Suppose $n$ is a nonnegative integer and $G$ is the symmetric group on the set $\{ 1,2,3, \dots, n+1 \}$. Then, $G$ is isomorphic to a Coxeter group with $n$ generators $s_i, 1 \le i \le n$, where $m_{i(i+1)} = 3$ and $m_{ij} = 2$ for $i$ and $j$ differing by more than one.

In other words:

$G \cong \langle s_i \mid s_i^2 = 1, (s_is_{i+1})^3 = 1, (s_is_j)^2 = 1 \ \forall \ |i - j| > 1 \rangle$.

The isomorphism identifies $s_i$ with the transposition $(i,i+1)$.

## Facts used

1. Transpositions of adjacent elements generate the symmetric group on a finite set

## Proof

### The Coxeter group described admits a surjective homomorphism to the symmetric group

Consider a map:

$\langle s_i \mid s_i^2 = 1, (s_is_{i+1})^3 = 1, (s_is_j)^2 = 1 \ \forall \ |i - j| > 1 \rangle \to G$

given by:

$s_i \mapsto (i,i+1)$.

To check that the map is well-defined, we need to check that all the Coxeter relations are satisfied by the images of the $s_i$. This is direct: the square of any transposition is the identity element, the product of two adjacent transpositions has order three, and the product of two disjoint transpositions has order two.

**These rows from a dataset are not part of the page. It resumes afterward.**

This is an optimization exercise on Yosys and OpenROAD, whose aim is small area, a short achievable clock period and few clock cycles, not a production implementation. Power is estimated from default activity; no workload was simulated.

==> inputs of v1 <==
==> flow/design.v (excerpt) <==
module frer_rec (
    input             clk,
    input             rst,
    input             in_valid,
    output reg        in_ready,
    input      [2:0]  in_op,
    input      [1:0]  in_flow,
    input             in_tagged,
    input      [15:0] in_seq,
    input      [31:0] in_now,
    input      [3:0]  in_addr,
    input      [31:0] in_data,
    output reg        out_valid,
    input             out_ready,
    output reg        out_pass,
    output reg [31:0] out_data
);
export LEC_CHECK = 0
export CAP_MARGIN = 20
export CORE_MARGIN = 2
export CORE_UTILIZATION = 40
export CTS_BUF_LIST = sky130_fd_sc_hd__clkbuf_8
export CTS_CLUSTER_SIZE = 20
export SLEW_MARGIN = 20
create_clock -name core_clock -period 15.0 [get_ports {clk}]
standard.sh (not shown) runs the stock make flow with config.mk's settings and CLKGATE_MAP_FILE= SYNTH_SCRIPT=/design/flow/synth_recipe.tcl, a recipe that flattens the netlist after the stock synthesis.
==> flow/flow/run.sh <==
#!/bin/bash
# Standard layout, with timing repair aiming for extra setup slack.
set -euo pipefail
MARGIN=$(cat flow/margin.txt)
sed "s/\"\\\${@:-finish}\"/SETUP_SLACK_MARGIN=$MARGIN \"\${@:-finish}\"/" standard.sh > standard_margin.sh
grep -q "SETUP_SLACK_MARGIN=$MARGIN" standard_margin.sh
bash standard_margin.sh > make_finish.log 2>&1
==> flow/flow/margin.txt <==
10
==> inputs of v21, as changes to v1 <==
--- a/flow/design.v
+++ b/flow/design.v
@@ -24,77 +24,31 @@
     localparam [2:0] V_DUP     = 3'd1;
     localparam [2:0] V_ROGUE   = 3'd2;
     localparam [2:0] V_TL_PASS = 3'd3;
     localparam [2:0] V_TL_DROP = 3'd4;
     localparam [2:0] V_NO_FLOW = 3'd5;
     wire accept = in_valid && in_ready;
-    function msb32(input [31:0] a, input [31:0] b, input [31:0] c, input cin, input cin2);
-        reg [31:0] x, y, g, p, gn, pn;
-        integer st, k;
-        begin
-            x = a ^ b ^ c;
-            y = {(a[30:0] & b[30:0]) | (a[30:0] & c[30:0]) | (b[30:0] & c[30:0]), cin};
-            g = x & y;
-            p = x ^ y;
-            g[0] = g[0] | (p[0] & cin2);
-            for (st = 1; st < 32; st = st * 2) begin
-                gn = g;
-                pn = p;
-                for (k = st; k < 32; k = k + 1) begin
-                    gn[k] = g[k] | (p[k] & g[k-st]);
-                    pn[k] = p[k] & p[k-st];
-                end
-                g = gn;
-                p = pn;
-            end
-            msb32 = x[31] ^ y[31] ^ g[30];
-        end
-    endfunction
-    function msb16(input [15:0] a, input [15:0] b, input [15:0] c, input cin, input cin2);
-        reg [15:0] x, y, g, p, gn, pn;
-        integer st, k;
-        begin
-            x = a ^ b ^ c;
-            y = {(a[14:0] & b[14:0]) | (a[14:0] & c[14:0]) | (b[14:0] & c[14:0]), cin};
-            g = x & y;
-            p = x ^ y;
-            g[0] = g[0] | (p[0] & cin2);
-            for (st = 1; st < 16; st = st * 2) begin
-                gn = g;
-                pn = p;
-                for (k = st; k < 16; k = k + 1) begin
-                    gn[k] = g[k] | (p[k] & g[k-st]);
-                    pn[k] = p[k] & p[k-st];
-                end
-                g = gn;
-                p = pn;
-            end
-            msb16 = x[15] ^ y[15] ^ g[14];
-        end
-    endfunction
     reg        rst_q;
     reg        v1;
     reg [2:0]  op1;
     reg [1:0]  fl1;
     reg        tag1;
     reg [15:0] seq1;
     reg [31:0] now1;
     reg [3:0]  addr1;
     reg [31:0] data1;
-    reg        byp;           
     always @(posedge clk) begin
         rst_q <= rst;
         v1    <= accept && !rst;
         op1   <= in_op;
         fl1   <= in_flow;
         tag1  <= in_tagged;
         seq1  <= in_seq;
         now1  <= in_now;
         addr1 <= in_addr;
         data1 <= in_data;
-        byp   <= v1 && !rst && in_flow == fl1;
     end
     reg [6:0]  sg_hlen;
     reg        sg_hlen_ok;
     reg        sg_alg, sg_tns, sg_len;
     reg [15:0] sg_rms;
     reg [15:0] sg_lediff;
@@ -211,32 +165,26 @@
                 p_paths[i]  <= rst_q ? 3'd0 : sg_paths;
                 p_plim[i]   <= rst_q ? 26'd0 : sg_plim;
                 p_lerst[i]  <= rst_q ? 8'd0 : sg_lerst;
             end
         end
     end
+    wire byp = v2 && fl2 == fl1;
     wire [31:0] nrl  = ~{6'd0, t_rlim};
     wire [31:0] npl  = ~{6'd0, t_plim};
-    wire        sp0  = msb32(now1, ~t_pass_us, 32'd0, 1'b1, 1'b0);
-    wire        sq0  = msb32(now1, ~t_pass_us, nrl, 1'b1, 1'b0);
+    wire [31:0] sp0  = now1 - t_pass_us;
+    wire [31:0] sq0  = now1 + ~t_pass_us + nrl + 32'd1;
     wire [31:0] sp1  = now1 - now2;
     wire [31:0] sq1  = now1 + ~now2 + nrl + 32'd1;
-    wire        tp0  = msb32(now1, ~t_le_t, 32'd0, 1'b1, 1'b0);
-    wire        tq0  = msb32(now1, ~t_le_t, npl, 1'b1, 1'b1);
+    wire [31:0] tp0  = now1 - t_le_t;
+    wire [31:0] tq0  = now1 + ~t_le_t + npl + 32'd2;
     wire [31:0] tq1  = now1 + ~now2 + npl + 32'd2;
     wire [15:0] d0  = seq1 - t_rcv;
     wire [15:0] n0  = t_rcv - seq1;
     wire [15:0] d1  = seq1 - seq2;
     wire [15:0] n1  = seq2 - seq1;
-    wire [15:0] nh  = ~{9'd0, t_hlen};
-    wire [15:0] seq1_m1 = seq1 - 16'd1;
-    wire        d0_neg  = msb16(seq1, ~t_rcv, 16'd0, 1'b1, 1'b0);
-    wire        d0_ge   = !msb16(seq1, ~t_rcv, nh, 1'b1, 1'b1);
-    wire        n0_ge   = !msb16(t_rcv, ~seq1, nh, 1'b1, 1'b1);
-    wire        d0_zero = seq1 == t_rcv;
-    wire        d0_one  = seq1_m1 == t_rcv;
     wire [15:0] f_rcv    = (byp && x_commit) ? 16'd0 : (byp && nx_rcv) ? seq2 : t_rcv;
     wire [31:0] f_passus = (byp && x_commit) ? 32'd0 : (byp && nx_pass) ? now2 : t_pass_us;
     wire [31:0] f_let    = (byp && nx_let) ? now2 : t_le_t;
     reg  [31:0] rd_p;
     always @* begin
         case (addr1[2:0])
@@ -267,19 +215,19 @@
         x_len    <= t_len;
         x_paths  <= t_paths;
         x_lerst_m1 <= t_lerst - 8'd1;
         x_lediff <= t_lediff;
         x_hlen   <= t_hlen;
         x_rdp    <= rd_p;
-        x_to     <= {!sp1[31] && !sq1[31], !sp0 && !sq0};
-        x_td     <= {!sp1[31] && !tq1[31], !tp0 && !tq0};
+        x_to     <= {!sp1[31] && !sq1[31], !sp0[31] && !sq0[31]};
+        x_td     <= {!sp1[31] && !tq1[31], !tp0[31] && !tq0[31]};
         x_rogue  <= {d1[15] ? (n1 >= {9'd0, t_hlen}) : (d1 >= {9'd0, t_hlen}),
-                     d0_neg ? n0_ge : d0_ge};
-        x_dzero  <= {d1 == 16'd0, d0_zero};
-        x_dle0   <= {d1[15] || d1 == 16'd0, d0_neg || d0_zero};
-        x_done   <= {d1 == 16'd1, d0_one};
+                     d0[15] ? (n0 >= {9'd0, t_hlen}) : (d0 >= {9'd0, t_hlen})};
+        x_dzero  <= {d1 == 16'd0, d0 == 16'd0};
+        x_dle0   <= {d1[15] || d1 == 16'd0, d0[15] || d0 == 16'd0};
+        x_done   <= {d1 == 16'd1, d0 == 16'd1};
         x_nd0    <= n0[5:0];
         x_nd1    <= n1[5:0];
         x_dd0    <= d0[5:0];
         x_dd1    <= d1[5:0];
         x_k0     <= t_hlen[5:0] - d0[5:0];
         x_k1     <= t_hlen[5:0] - d1[5:0];
@@ -302,31 +250,17 @@
     wire        d_one     = sel_rcv ? x_done[1]  : x_done[0];
     wire [5:0]  nd        = sel_rcv ? x_nd1 : x_nd0;
     wire [5:0]  dd        = sel_rcv ? x_dd1 : x_dd0;
     wire [5:0]  kk        = sel_rcv ? x_k1  : x_k0;
     wire [63:0] win;          
     wire [63:0] from_k;       
-    wire [8:0]  wa_lt, wa_eq;     
-    wire [7:0]  wb_lt;            
-    wire [7:0]  ka_gt, ka_eq;     
-    wire [7:0]  kb_ge;            
-    genvar gj, ga, gb;
+    genvar gj;
     generate
-        for (ga = 0; ga < 9; ga = ga + 1) begin : g_wa
-            assign wa_lt[ga] = ga < x_hlen[6:3];
-            assign wa_eq[ga] = ga == x_hlen[6:3];
-        end
-        for (gb = 0; gb < 8; gb = gb + 1) begin : g_wb
-            assign wb_lt[gb] = gb < x_hlen[2:0];
-            assign kb_ge[gb] = gb >= kk[2:0];
-            assign ka_gt[gb] = gb > kk[5:3];
-            assign ka_eq[gb] = gb == kk[5:3];
-        end
         for (gj = 0; gj < 64; gj = gj + 1) begin : g_win
-            assign win[gj]    = wa_lt[gj/8] || (wa_eq[gj/8] && wb_lt[gj%8]);
-            assign from_k[gj] = ka_gt[gj/8] || (ka_eq[gj/8] && kb_ge[gj%8]);
+            assign win[gj]    = gj < x_hlen;
+            assign from_k[gj] = gj >= kk;
         end
     endgenerate
     wire        hbit0   = S_hist[x_nd0];
     wire        hbit1   = S_hist[x_nd1];
     wire        hbit    = sel_rcv ? hbit1 : hbit0;
     wire        v_dup   = d_le0 && hbit;
@@ -506,28 +440,19 @@
     wire [31:0] cf_lat_rst = c_lat_rst[fl3];
     wire [6:0] lost_sum = {3'd0, lpc3[3:0]}   + {3'd0, lpc3[7:4]}   +
                           {3'd0, lpc3[11:8]}  + {3'd0, lpc3[15:12]} +
                           {3'd0, lpc3[19:16]} + {3'd0, lpc3[23:20]} +
                           {3'd0, lpc3[27:24]} + {3'd0, lpc3[31:28]};
     wire [6:0] lost_add = lost3 ? lost_sum : 7'd0;
-    function [31:0] lost_next(input [31:0] c, input [6:0] a);
-        reg [7:0]  lo;
-        reg [24:0] hi1;
-        begin
-            lo  = {1'b0, c[6:0]} + {1'b0, a};
-            hi1 = c[31:7] + 25'd1;
-            lost_next = {lo[7] ? hi1 : c[31:7], lo[6:0]};
-        end
-    endfunction
     integer l;
     always @(posedge clk) begin
         for (l = 0; l < 4; l = l + 1) begin
             if (rst_q || (sel3[l] && clr3))
                 c_lost[l] <= 32'd0;
-            else if (sel3[l])
-                c_lost[l] <= lost_next(c_lost[l], lost_add);
+            else
+                c_lost[l] <= c_lost[l] + {25'd0, sel3[l] ? lost_add : 7'd0};
         end
     end
     wire        c_clr = rst_q || clr3;
     wire [31:0] nc_passed  = c_clr ? 32'd0 : cf_passed  + {31'd0, inc3[7]};
     wire [31:0] nc_disc    = c_clr ? 32'd0 : cf_disc    + {31'd0, inc3[6]};
     wire [31:0] nc_ooo     = c_clr ? 32'd0 : cf_ooo     + {31'd0, inc3[5]};
==> flow/config.mk (replaced) <==
export PLATFORM = sky130hd
export DESIGN_NAME = frer_rec
export DESIGN_NICKNAME = frer_rec
export VERILOG_FILES = /design/flow/design.v
export SDC_FILE = /design/flow/constraint.sdc
export NUM_CORES = 4
export LEC_CHECK = 0
export CAP_MARGIN = 20
export CORE_MARGIN = 2
export CORE_UTILIZATION = 40
export SLEW_MARGIN = 20
==> summary of the runs <==
- Of v1 and v21, v21 has the higher wire length (gap 0.75%, measured against v21).
- Against v21, the via count of v1 is larger by 1.5%.
- Of v1 and v21, v21 has the higher critical path depth (gap 1).
- Between v1 and v21, the lower maximum frequency is in v21 (gap about 0.28%, measured against v21).
- In design area, v21 and v1 hardly differ.
- Between v1 and v21, the lower clock power is in v1 (gap about 11%, measured against v21).
- Between v21 and v1, the lower sequential share of layout area is in v1 (gap 0.078 points).
- Against v1, the total power of v21 is larger by about 4%.
No run of this note included a check of the RTL's function; only the layout flow was run.

re-timing with driven ports:
The flow's constraints put no driver on any port. The routed layouts listed below were extracted and timed again, unchanged, in two steps.
Step 1 assumes that a clkbuf_16 drives the clock port and a buf_2 every other input.
Step 2 moves the port delays by t, midway between the first and last clock arrival at a register: inputs arrive t later, outputs are due t later. That takes back most of the time a late clock gives input paths.
Three values: ideal, step 1, step 2; two values: the first two.
| run | t, ns | setup slack, ns | hold slack, ns | worst setup path after step 2 | pins driven straight from the clock port |
|---|---|---|---|---|---|
| v1 | 1.243 | 9.756 / 9.756 / 9.359 | 0.325 / 0.325 / 0.325 | input to register | 1 |
| v21 | 1.014 | 9.742 / 9.742 / 9.318 | 0.330 / 0.330 / 0.330 | input to register | 1 |
After both steps every run listed still meets setup and hold. The setup slack of v21, which loses most, moves by 0.000 ns with the drivers and by -0.424 ns with both steps.
Background: an optimization exercise with open tools, aiming at small area and a short achievable clock period. Do not read the settings as production practice. Where RTL was checked, it was by simulation tests only, not by an equivalence proof against the original. The RTL of run 1 was laid out without a check of its function. Power figures rest on the tool's default switching activity, not on a simulated workload.

==> flow/design.v (outline; a module is shown in full before it is edited, if it fits) <==
// module tile_fma: 1289 lines
module tile_fma (
    input  wire        clk,
    input  wire        rst,
    input  wire        in_valid,
    input  wire [31:0] in_a,
    input  wire [31:0] in_b,
    input  wire [31:0] in_c,
    output reg         out_valid,
    output reg  [31:0] out_r
);
  // ...
==> flow/run.sh <==
#!/bin/bash
# synth_recipe.tcl (not shown) runs the flow's synth.tcl, then flattens the netlist and writes it again
# the make line also repeats each setting of config.mk as NAME=value (left out here)
make -C /OpenROAD-flow-scripts/flow DESIGN_CONFIG=/design/flow/config.mk WORK_HOME=/design/flow/orfs CLKGATE_MAP_FILE= SYNTH_SCRIPT=/design/flow/synth_recipe.tcl finish
==> flow/config.mk <==
export PLATFORM = sky130hd
export DESIGN_NAME = tile_fma
export DESIGN_NICKNAME = tile_fma
export VERILOG_FILES = /design/flow/design.v
export SDC_FILE = /design/flow/constraint.sdc
export NUM_CORES = 4
export LEC_CHECK = 0
export CAP_MARGIN = 20
export CORE_MARGIN = 2
export CORE_UTILIZATION = 40
export SLEW_MARGIN = 20
==> flow/constraint.sdc <==
create_clock -name core_clock -period 21.0 [get_ports {clk}]
set_input_delay 4.2000 -clock core_clock [delete_from_list [all_inputs] [get_ports {clk}]]
set_output_delay 4.2000 -clock core_clock [all_outputs]
set_load 0.01 [all_outputs]
This design comes from an exercise in tuning for small area, a short achievable clock period and few clock cycles per item on the open sky130 flow, not from production work.
Where RTL was checked, it was by simulation tests only, not by an equivalence proof against the original.
The RTL of runs 1 and 2 was laid out without a check of its function.

File: config.mk
export PLATFORM = sky130hd
export DESIGN_NAME = aes_pipe
export DESIGN_NICKNAME = aes_pipe
export VERILOG_FILES = /design/flow/design.v
export SDC_FILE = /design/flow/constraint.sdc
export NUM_CORES = 4
export LEC_CHECK = 0
export CAP_MARGIN = 20
export CORE_MARGIN = 2
export CORE_UTILIZATION = 40
export PLACE_DENSITY = 0.5
export SLEW_MARGIN = 20
export SYNTH_HIERARCHICAL = 1
File: constraint.sdc
create_clock -name core_clock -period 8.0 [get_ports {clk}]
set_input_delay 1.6000 -clock core_clock [delete_from_list [all_inputs] [get_ports {clk}]]
set_output_delay 1.6000 -clock core_clock [all_outputs]
set_load 0.01 [all_outputs]
File: design.v
module aes_sbox (
    input  wire [7:0] a,
    output wire [7:0] y
);
    wire U0, U1, U2, U3, U4, U5, U6, U7;
    wire T1, T2, T3, T4, T5, T6, T7, T8, T9, T10, T11, T12;
    wire T13, T14, T15, T16, T17, T18, T19, T20, T21, T22, T23, T24;
    wire T25, T26, T27, M1, M2, M3, M4, M5, M6, M7, M8, M9;
    wire M10, M11, M12, M13, M14, M15, M16, M17, M18, M19, M20, M21;
    wire M22, M23, M24, M25, M26, M27, M28, M29, M30, M31, M32, M33;
    wire M34, M35, M36, M37, M38, M39, M40, M41, M42, M43, M44, M45;
    wire M46, M47, M48, M49, M50, M51, M52, M53, M54, M55, M56, M57;
    wire M58, M59, M60, M61, M62, M63, L0, L1, L2, L3, L4, L5;
    wire L6, L7, L8, L9, L10, L11, L12, L13, L14, L15, L16, L17;
    wire L18, L19, L20, L21, L22, L23, L24, L25, L26, L27, L28, L29;
    wire S0, S1, S2, S3, S4, S5, S6, S7;
    assign {U0, U1, U2, U3, U4, U5, U6, U7} = a;
    aes_g_xor2 g_T1 (.a(U0), .b(U3), .y(T1));
    aes_g_xor2 g_T2 (.a(U0), .b(U5), .y(T2));
    aes_g_xor2 g_T3 (.a(U0), .b(U6), .y(T3));
    aes_g_xor2 g_T4 (.a(U3), .b(U5), .y(T4));
    aes_g_xor2 g_T5 (.a(U4), .b(U6), .y(T5));
    aes_g_xor2 g_T6 (.a(T1), .b(T5), .y(T6));
    aes_g_xor2 g_T7 (.a(U1), .b(U2), .y(T7));
    aes_g_xor2 g_T8 (.a(U7), .b(T6), .y(T8));
    aes_g_xor2 g_T9 (.a(U7), .b(T7), .y(T9));
    aes_g_xor2 g_T10 (.a(T6), .b(T7), .y(T10));
    aes_g_xor2 g_T11 (.a(U1), .b(U5), .y(T11));
    aes_g_xor2 g_T12 (.a(U2), .b(U5), .y(T12));
    aes_g_xor2 g_T13 (.a(T3), .b(T4), .y(T13));
    aes_g_xor2 g_T14 (.a(T6), .b(T11), .y(T14));
    aes_g_xor2 g_T15 (.a(T5), .b(T11), .y(T15));
    aes_g_xor2 g_T16 (.a(T5), .b(T12), .y(T16));
    aes_g_xor2 g_T17 (.a(T9), .b(T16), .y(T17));
    aes_g_xor2 g_T18 (.a(U3), .b(U7), .y(T18));
    aes_g_xor2 g_T19 (.a(T7), .b(T18), .y(T19));
    aes_g_xor2 g_T20 (.a(T1), .b(T19), .y(T20));
    aes_g_xor2 g_T21 (.a(U6), .b(U7), .y(T21));
    aes_g_xor2 g_T22 (.a(T7), .b(T21), .y(T22));
    aes_g_xor2 g_T23 (.a(T2), .b(T22), .y(T23));
    aes_g_xor2 g_T24 (.a(T2), .b(T10), .y(T24));
    aes_g_xor2 g_T25 (.a(T20), .b(T17), .y(T25));
    aes_g_xor2 g_T26 (.a(T3), .b(T16), .y(T26));
    aes_g_xor2 g_T27 (.a(T1), .b(T12), .y(T27));
    aes_g_nand2 g_M1 (.a(T13), .b(T6), .y(M1));
    aes_g_nand2 g_M2 (.a(T23), .b(T8), .y(M2));
    aes_g_xnor2 g_M3 (.a(T14), .b(M1), .y(M3));
    aes_g_nand2 g_M4 (.a(T19), .b(U7), .y(M4));
    aes_g_xor2 g_M5 (.a(M4), .b(M1), .y(M5));
    aes_g_nand2 g_M6 (.a(T3), .b(T16), .y(M6));
    aes_g_nand2 g_M7 (.a(T22), .b(T9), .y(M7));
    aes_g_xnor2 g_M8 (.a(T26), .b(M6), .y(M8));
    aes_g_nand2 g_M9 (.a(T20), .b(T17), .y(M9));
    aes_g_xor2 g_M10 (.a(M9), .b(M6), .y(M10));
    aes_g_nand2 g_M11 (.a(T1), .b(T15), .y(M11));
    aes_g_nand2 g_M12 (.a(T4), .b(T27), .y(M12));
    aes_g_xor2 g_M13 (.a(M12), .b(M11), .y(M13));
    aes_g_nand2 g_M14 (.a(T2), .b(T10), .y(M14));
    aes_g_xor2 g_M15 (.a(M14), .b(M11), .y(M15));
    aes_g_xnor2 g_M16 (.a(M3), .b(M2), .y(M16));
    aes_g_xor2 g_M17 (.a(M5), .b(T24), .y(M17));
    aes_g_xnor2 g_M18 (.a(M8), .b(M7), .y(M18));
    aes_g_xor2 g_M19 (.a(M10), .b(M15), .y(M19));
    aes_g_xor2 g_M20 (.a(M16), .b(M13), .y(M20));
    aes_g_xor2 g_M21 (.a(M17), .b(M15), .y(M21));
    aes_g_xor2 g_M22 (.a(M18), .b(M13), .y(M22));
    aes_g_xor2 g_M23 (.a(M19), .b(T25), .y(M23));
    aes_g_xor2 g_M24 (.a(M22), .b(M23), .y(M24));
    aes_g_nand2 g_M25 (.a(M22), .b(M20), .y(M25));
    aes_g_xnor2 g_M26 (.a(M21), .b(M25), .y(M26));
    aes_g_xor2 g_M27 (.a(M20), .b(M21), .y(M27));
    aes_g_xnor2 g_M28 (.a(M23), .b(M25), .y(M28));
    aes_g_nand2 g_M29 (.a(M28), .b(M27), .y(M29));
    aes_g_nand2 g_M30 (.a(M26), .b(M24), .y(M30));
    aes_g_and2 g_M31 (.a(M20), .b(M23), .y(M31));
    aes_g_nand2 g_M32 (.a(M27), .b(M31), .y(M32));
    aes_g_xnor2 g_M33 (.a(M27), .b(M25), .y(M33));
    aes_g_and2 g_M34 (.a(M21), .b(M22), .y(M34));
    aes_g_nand2 g_M35 (.a(M24), .b(M34), .y(M35));
    aes_g_xnor2 g_M36 (.a(M24), .b(M25), .y(M36));
    aes_g_xnor2 g_M37 (.a(M21), .b(M29), .y(M37));
    aes_g_xnor2 g_M38 (.a(M32), .b(M33), .y(M38));
    aes_g_xnor2 g_M39 (.a(M23), .b(M30), .y(M39));
    aes_g_xnor2 g_M40 (.a(M35), .b(M36), .y(M40));
    aes_g_xor2 g_M41 (.a(M38), .b(M40), .y(M41));
    aes_g_xor2 g_M42 (.a(M37), .b(M39), .y(M42));
    aes_g_xor2 g_M43 (.a(M37), .b(M38), .y(M43));
    aes_g_xor2 g_M44 (.a(M39), .b(M40), .y(M44));
    aes_g_xor2 g_M45 (.a(M42), .b(M41), .y(M45));
    aes_g_nand2 g_M46 (.a(M44), .b(T6), .y(M46));
    aes_g_nand2 g_M47 (.a(M40), .b(T8), .y(M47));
    aes_g_nand2 g_M48 (.a(M39), .b(U7), .y(M48));
    aes_g_nand2 g_M49 (.a(M43), .b(T16), .y(M49));
    aes_g_nand2 g_M50 (.a(M38), .b(T9), .y(M50));
    aes_g_nand2 g_M51 (.a(M37), .b(T17), .y(M51));
    aes_g_nand2 g_M52 (.a(M42), .b(T15), .y(M52));
    aes_g_nand2 g_M53 (.a(M45), .b(T27), .y(M53));
    aes_g_nand2 g_M54 (.a(M41), .b(T10), .y(M54));
    aes_g_nand2 g_M55 (.a(M44), .b(T13), .y(M55));
    aes_g_nand2 g_M56 (.a(M40), .b(T23), .y(M56));
    aes_g_nand2 g_M57 (.a(M39), .b(T19), .y(M57));
    aes_g_nand2 g_M58 (.a(M43), .b(T3), .y(M58));
    aes_g_nand2 g_M59 (.a(M38), .b(T22), .y(M59));
    aes_g_nand2 g_M60 (.a(M37), .b(T20), .y(M60));
    aes_g_nand2 g_M61 (.a(M42), .b(T1), .y(M61));
    aes_g_nand2 g_M62 (.a(M45), .b(T4), .y(M62));
    aes_g_nand2 g_M63 (.a(M41), .b(T2), .y(M63));
    aes_g_xor2 g_L0 (.a(M61), .b(M62), .y(L0));
    aes_g_xor2 g_L1 (.a(M50), .b(M56), .y(L1));
    aes_g_xor2 g_L2 (.a(M46), .b(M48), .y(L2));
    aes_g_xor2 g_L3 (.a(M47), .b(M55), .y(L3));
    aes_g_xor2 g_L4 (.a(M54), .b(M58), .y(L4));
    aes_g_xor2 g_L5 (.a(M49), .b(M61), .y(L5));
    aes_g_xnor2 g_L6 (.a(M62), .b(L5), .y(L6));
    aes_g_xnor2 g_L7 (.a(M46), .b(L3), .y(L7));
    aes_g_xor2 g_L8 (.a(M51), .b(M59), .y(L8));
    aes_g_xor2 g_L9 (.a(M52), .b(M53), .y(L9));
    aes_g_xnor2 g_L10 (.a(M53), .b(L4), .y(L10));
    aes_g_xnor2 g_L11 (.a(M60), .b(L2), .y(L11));
    aes_g_xor2 g_L12 (.a(M48), .b(M51), .y(L12));
    aes_g_xnor2 g_L13 (.a(M50), .b(L0), .y(L13));
    aes_g_xor2 g_L14 (.a(M52), .b(M61), .y(L14));
    aes_g_xnor2 g_L15 (.a(M55), .b(L1), .y(L15));
    aes_g_xnor2 g_L16 (.a(M56), .b(L0), .y(L16));
    aes_g_xnor2 g_L17 (.a(M57), .b(L1), .y(L17));
    aes_g_xnor2 g_L18 (.a(M58), .b(L8), .y(L18));
    aes_g_xnor2 g_L19 (.a(M63), .b(L4), .y(L19));
    aes_g_xor2 g_L20 (.a(L0), .b(L1), .y(L20));
    aes_g_xor2 g_L21 (.a(L1), .b(L7), .y(L21));
    aes_g_xor2 g_L22 (.a(L3), .b(L12), .y(L22));
    aes_g_xor2 g_L23 (.a(L18), .b(L2), .y(L23));
    aes_g_xor2 g_L24 (.a(L15), .b(L9), .y(L24));
    aes_g_xor2 g_L25 (.a(L6), .b(L10), .y(L25));
    aes_g_xor2 g_L26 (.a(L7), .b(L9), .y(L26));
    aes_g_xor2 g_L27 (.a(L8), .b(L10), .y(L27));
    aes_g_xor2 g_L28 (.a(L11), .b(L14), .y(L28));
    aes_g_xor2 g_L29 (.a(L11), .b(L17), .y(L29));
    aes_g_xor2 g_S0 (.a(L6), .b(L24), .y(S0));
    aes_g_xnor2 g_S1 (.a(L16), .b(L26), .y(S1));
    aes_g_xnor2 g_S2 (.a(L19), .b(L28), .y(S2));
    aes_g_xor2 g_S3 (.a(L6), .b(L21), .y(S3));
    aes_g_xor2 g_S4 (.a(L20), .b(L22), .y(S4));
    aes_g_xor2 g_S5 (.a(L25), .b(L29), .y(S5));
    aes_g_xnor2 g_S6 (.a(L13), .b(L27), .y(S6));
    aes_g_xnor2 g_S7 (.a(L6), .b(L23), .y(S7));
    assign y = {S0, S1, S2, S3, S4, S5, S6, S7};
endmodule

Next, the map is surjective because by fact (1), elements of the form $(i, i+1)$ generate $G$.

### The size of the Coxeter group is at most $(n+1)!$

Let $C_n$ be the Coxeter group for $n$ letters.

First observe that the subgroup $H$ of $C_n$ generated by $s_1,s_2, \dots, s_{n-1}$ satisfies all the relations for the Coxeter group for $n-1$ generators, hence is a homomorphic image of $C_{n-1}$. Hence, by induction, $|H| \le |C_{n-1}| \le n!$.

We now show that $H$ has at most $n+1$ left cosets in $C_n$. In fact, we can show that the every left coset of $H$ in $C_n$ has a representative among these:

$s_1s_2 \dots s_n, s_2 \dots s_n, s_3 \dots s_n, \dots s_{n-1}s_n, s_n$.

Thus, $[C_n:H] \le n + 1$. Using Lagrange's theorem, we get $|C_n| = |H|[C_n:H] \le (n+1)n! = (n+1)!$.